▸ **WHAT TO WORK ON**
Give again, unaltered, the lines of the listing below that run from the line having "output logic [WIDTH-1:0]" through the line having "resume or delete".

• • • •

==> src/rtl/ptts_pkg.sv <==
// ---------------------------------------------------------------------------
// Periodic task tick scheduler package
// Command and status codes and the fixed field widths of the scheduler ports.
// ---------------------------------------------------------------------------
package ptts_pkg;

    localparam int CMD_W  = 3;
    localparam int ID_W   = 6;
    localparam int TIME_W = 16;
    localparam int CFG_W  = 16;
    localparam int MASK_W = 64;
    localparam int STAT_W = 2;

    localparam logic [CMD_W-1:0] CMD_TICK    = 3'd0;
    localparam logic [CMD_W-1:0] CMD_CREATE  = 3'd1;
    localparam logic [CMD_W-1:0] CMD_SUSPEND = 3'd2;
    localparam logic [CMD_W-1:0] CMD_RESUME  = 3'd3;
    localparam logic [CMD_W-1:0] CMD_DELETE  = 3'd4;

    localparam logic [STAT_W-1:0] ST_OK    = 2'd0;
    localparam logic [STAT_W-1:0] ST_RANGE = 2'd1;
    localparam logic [STAT_W-1:0] ST_EMPTY = 2'd2;

endpackage

==> src/rtl/ptts_ram.sv <==
// ---------------------------------------------------------------------------
// Generic simple dual-port RAM
// One write port and one read port; the read data is registered.
// ---------------------------------------------------------------------------
module ptts_ram #(
    parameter int WIDTH = 32,
    parameter int DEPTH = 8
) (
    input  logic                                     i_clk,
    input  logic                                     i_we,
    input  logic [((DEPTH > 1) ? $clog2(DEPTH) : 1)-1:0] i_waddr,
    input  logic [WIDTH-1:0]                         i_wdata,
    input  logic [((DEPTH > 1) ? $clog2(DEPTH) : 1)-1:0] i_raddr,
    output logic [WIDTH-1:0]                         o_rdata
);

    logic [WIDTH-1:0] r_mem [DEPTH];
    logic [WIDTH-1:0] r_rdata;

    always_ff @(posedge i_clk) begin
        if (i_we) begin
            r_mem[i_waddr] <= i_wdata;
        end
        r_rdata <= r_mem[i_raddr];
    end

    assign o_rdata = r_rdata;

endmodule

==> src/rtl/periodic_task_tick_scheduler_top.sv <==
// ---------------------------------------------------------------------------
// Periodic task tick scheduler
// A table of periodic task slots; commands create, suspend, resume or delete
// a slot, and a tick counts every running slot down and reports which fired.
// ---------------------------------------------------------------------------
//
// Channel   Direction  Handshake               Payload
// input     in         i_in_valid / o_in_stall i_command, i_task_id,
//                                              i_first_delay, i_period
// result    out        o_out_valid / i_out_stall o_fired_mask, o_status
// config    in         i_cfg_we                i_cfg_data (tick step)
//
// A tick walks the slot RAM one slot per cycle: the read of slot k is issued
// while slot k-1 is written back, and the tick ends once the last slot has
// been written back; its result is then placed in the holding register.
// Create, suspend, resume and delete finish in the cycle they are accepted
// and their result is registered in the holding register.
// Reset (synchronous, active low) clears the present and ready flags, the
// output register and the tick step (back to one). The RAM is not cleared:
// a slot's delay and period are only used while it is present.
// One word is worked on at a time; a finished result waits in a holding
// register while the output register is stalled, and the input is stalled
// until that holding register has moved on.
// ---------------------------------------------------------------------------
module periodic_task_tick_scheduler_top
    import ptts_pkg::*;
#(
    parameter int TASK_SLOTS = 8,
    parameter int TIME_WIDTH = 16
) (
    input  logic              i_clk,
    input  logic              i_rst_n,
    input  logic              i_in_valid,
    output logic              o_in_stall,
    input  logic [CMD_W-1:0]  i_command,
    input  logic [ID_W-1:0]   i_task_id,
    input  logic [TIME_W-1:0] i_first_delay,
    input  logic [TIME_W-1:0] i_period,
    output logic              o_out_valid,
    input  logic              i_out_stall,
    output logic [MASK_W-1:0] o_fired_mask,
    output logic [STAT_W-1:0] o_status,
    input  logic              i_cfg_we,
    input  logic [CFG_W-1:0]  i_cfg_data
);

    localparam int IW = (TASK_SLOTS > 1) ? $clog2(TASK_SLOTS) : 1;
    localparam int RW = 2 * TIME_WIDTH;

    localparam logic S_IDLE = 1'b0;
    localparam logic S_TICK = 1'b1;

    // Control state.
    logic               r_state;
    logic               r_present [TASK_SLOTS];
    logic               r_ready   [TASK_SLOTS];
    logic [CFG_W-1:0]   r_tick_step;
    logic               r_rd_on;
    logic [IW-1:0]      r_rd_idx;
    logic               r_wb_valid;
    logic [IW-1:0]      r_wb_idx;
    logic [MASK_W-1:0]  r_mask;
    logic               r_pend;
    logic [MASK_W-1:0]  r_pend_mask;
    logic [STAT_W-1:0]  r_pend_status;
    logic               r_out_valid;
    logic [MASK_W-1:0]  r_out_mask;
    logic [STAT_W-1:0]  r_out_status;

    logic                  accept;
    logic                  id_ok;
    logic [IW-1:0]         id_idx;
    logic [STAT_W-1:0]     cmd_status;
    logic [TIME_WIDTH-1:0] step;
    logic [RW-1:0]         ram_rdata;
    logic [RW-1:0]         ram_wdata;
    logic [IW-1:0]         ram_waddr;
    logic [IW-1:0]         ram_raddr;
    logic                  ram_we;
    logic [TIME_WIDTH-1:0] rd_delay;
    logic [TIME_WIDTH-1:0] rd_period;
    logic                  wb_live;
    logic                  wb_fire;
    logic [TIME_WIDTH-1:0] n_delay;
    logic [MASK_W-1:0]     n_mask;
    logic                  out_free;

    // Handshakes.
    assign o_in_stall = !((r_state == S_IDLE) && !r_pend);
    assign accept     = i_in_valid && !o_in_stall;
    assign out_free   = !r_out_valid || !i_out_stall;

    assign id_ok  = ({1'b0, i_task_id} < (ID_W + 1)'(TASK_SLOTS));
    assign id_idx = IW'(i_task_id);
    assign step   = TIME_WIDTH'(r_tick_step);

    // Status of a non-tick command, worked out in the cycle it is accepted.
    always_comb begin
        cmd_status = ST_OK;
        case (i_command)
            CMD_TICK: begin
                cmd_status = ST_OK;
            end
            CMD_CREATE: begin
                cmd_status = id_ok ? ST_OK : ST_RANGE;
            end
            CMD_SUSPEND, CMD_RESUME, CMD_DELETE: begin
                if (!id_ok) begin
                    cmd_status = ST_RANGE;
                end else if (!r_present[id_idx]) begin
                    cmd_status = ST_EMPTY;
                end
            end
            default: begin
                cmd_status = ST_OK;
            end
        endcase
    end

    // Write-back side of the tick sweep: the delay either reloads from the
    // period or counts down, and both subtractions stop at zero.
    assign rd_delay  = ram_rdata[TIME_WIDTH-1:0];
    assign rd_period = ram_rdata[RW-1:TIME_WIDTH];
    assign wb_live   = r_wb_valid && r_present[r_wb_idx] && r_ready[r_wb_idx];
    assign wb_fire   = wb_live && (rd_delay == '0);

    always_comb begin
        if (rd_delay == '0) begin
            n_delay = (rd_period > step) ? (rd_period - step) : '0;
        end else begin
            n_delay = (rd_delay > step) ? (rd_delay - step) : '0;
        end
        n_mask = r_mask;
        if (wb_fire) begin
            n_mask = r_mask | (MASK_W'(1) << r_wb_idx);
        end
    end

    // Create and the tick write-back never fall in the same cycle.
    always_comb begin
        if (r_wb_valid) begin
            ram_we    = wb_live;
            ram_waddr = r_wb_idx;
            ram_wdata = {rd_period, n_delay};
        end else begin
            ram_we    = accept && (i_command == CMD_CREATE) && id_ok;
            ram_waddr = id_idx;
            ram_wdata = {TIME_WIDTH'(i_period), TIME_WIDTH'(i_first_delay)};
        end
        ram_raddr = (r_state == S_TICK) ? r_rd_idx : '0;
    end

    ptts_ram #(
        .WIDTH (RW),
        .DEPTH (TASK_SLOTS)
    ) u_slot_ram (
        .i_clk   (i_clk),
        .i_we    (ram_we),
        .i_waddr (ram_waddr),
        .i_wdata (ram_wdata),
        .i_raddr (ram_raddr),
        .o_rdata (ram_rdata)
    );

    // Slot flags, tick step and the sweep sequencer.
    always_ff @(posedge i_clk) begin
        if (!i_rst_n) begin
            r_state     <= S_IDLE;
            r_tick_step <= CFG_W'(1);
            r_rd_on     <= 1'b0;
            r_rd_idx    <= '0;
            r_wb_valid  <= 1'b0;
            r_wb_idx    <= '0;
            r_mask      <= '0;
            r_pend      <= 1'b0;
            for (int i = 0; i < TASK_SLOTS; i++) begin
                r_present[i] <= 1'b0;
                r_ready[i]   <= 1'b0;
            end
        end else begin
            if (i_cfg_we) begin
                r_tick_step <= i_cfg_data;
            end

            if (r_pend && out_free) begin
                r_pend <= 1'b0;
            end

            case (r_state)
                S_IDLE: begin
                    if (accept) begin
                        if (i_command == CMD_TICK) begin
                            r_state    <= S_TICK;
                            r_rd_on    <= 1'b1;
                            r_rd_idx   <= '0;
                            r_wb_valid <= 1'b0;
                            r_mask     <= '0;
                        end else begin
                            r_pend        <= 1'b1;
                            r_pend_mask   <= '0;
                            r_pend_status <= cmd_status;
                            if (id_ok && (cmd_status == ST_OK)) begin
                                case (i_command)
                                    CMD_CREATE: begin
                                        r_present[id_idx] <= 1'b1;
                                        r_ready[id_idx]   <= 1'b1;
                                    end
                                    CMD_SUSPEND: begin
                                        r_ready[id_idx] <= 1'b0;
                                    end
                                    CMD_RESUME: begin
                                        r_ready[id_idx] <= 1'b1;
                                    end
                                    CMD_DELETE: begin
                                        r_present[id_idx] <= 1'b0;
                                        r_ready[id_idx]   <= 1'b0;
                                    end
                                    default: begin
                                    end
                                endcase
                            end
                        end
                    end
                end
                S_TICK: begin
                    r_wb_valid <= r_rd_on;
                    r_wb_idx   <= r_rd_idx;
                    r_mask     <= n_mask;
                    if (r_rd_on) begin
                        if (r_rd_idx == IW'(TASK_SLOTS - 1)) begin
                            r_rd_on <= 1'b0;
                        end else begin
                            r_rd_idx <= r_rd_idx + IW'(1);
                        end
                    end else if (r_wb_valid) begin
                        // Last slot written back: the tick result is complete.
                        r_state       <= S_IDLE;
                        r_wb_valid    <= 1'b0;
                        r_pend        <= 1'b1;
                        r_pend_mask   <= n_mask;
                        r_pend_status <= ST_OK;
                    end
                end
                default: begin
                    r_state <= S_IDLE;
                end
            endcase
        end
    end

    // Output register.
    always_ff @(posedge i_clk) begin
        if (!i_rst_n) begin
            r_out_valid <= 1'b0;
        end else if (r_pend && out_free) begin
            r_out_valid <= 1'b1;
        end else if (!i_out_stall) begin
            r_out_valid <= 1'b0;
        end
    end

    always_ff @(posedge i_clk) begin
        if (r_pend && out_free) begin
            r_out_mask   <= r_pend_mask;
            r_out_status <= r_pend_status;
        end
    end

    assign o_out_valid  = r_out_valid;
    assign o_fired_mask = r_out_mask;
    assign o_status     = r_out_status;

endmodule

• • • •

▸ **ANSWER BELOW**
    output logic [WIDTH-1:0]                         o_rdata
);

    logic [WIDTH-1:0] r_mem [DEPTH];
    logic [WIDTH-1:0] r_rdata;

    always_ff @(posedge i_clk) begin
        if (i_we) begin
            r_mem[i_waddr] <= i_wdata;
        end
        r_rdata <= r_mem[i_raddr];
    end

    assign o_rdata = r_rdata;

endmodule

==> src/rtl/periodic_task_tick_scheduler_top.sv <==
// ---------------------------------------------------------------------------
// Periodic task tick scheduler
// A table of periodic task slots; commands create, suspend, resume or delete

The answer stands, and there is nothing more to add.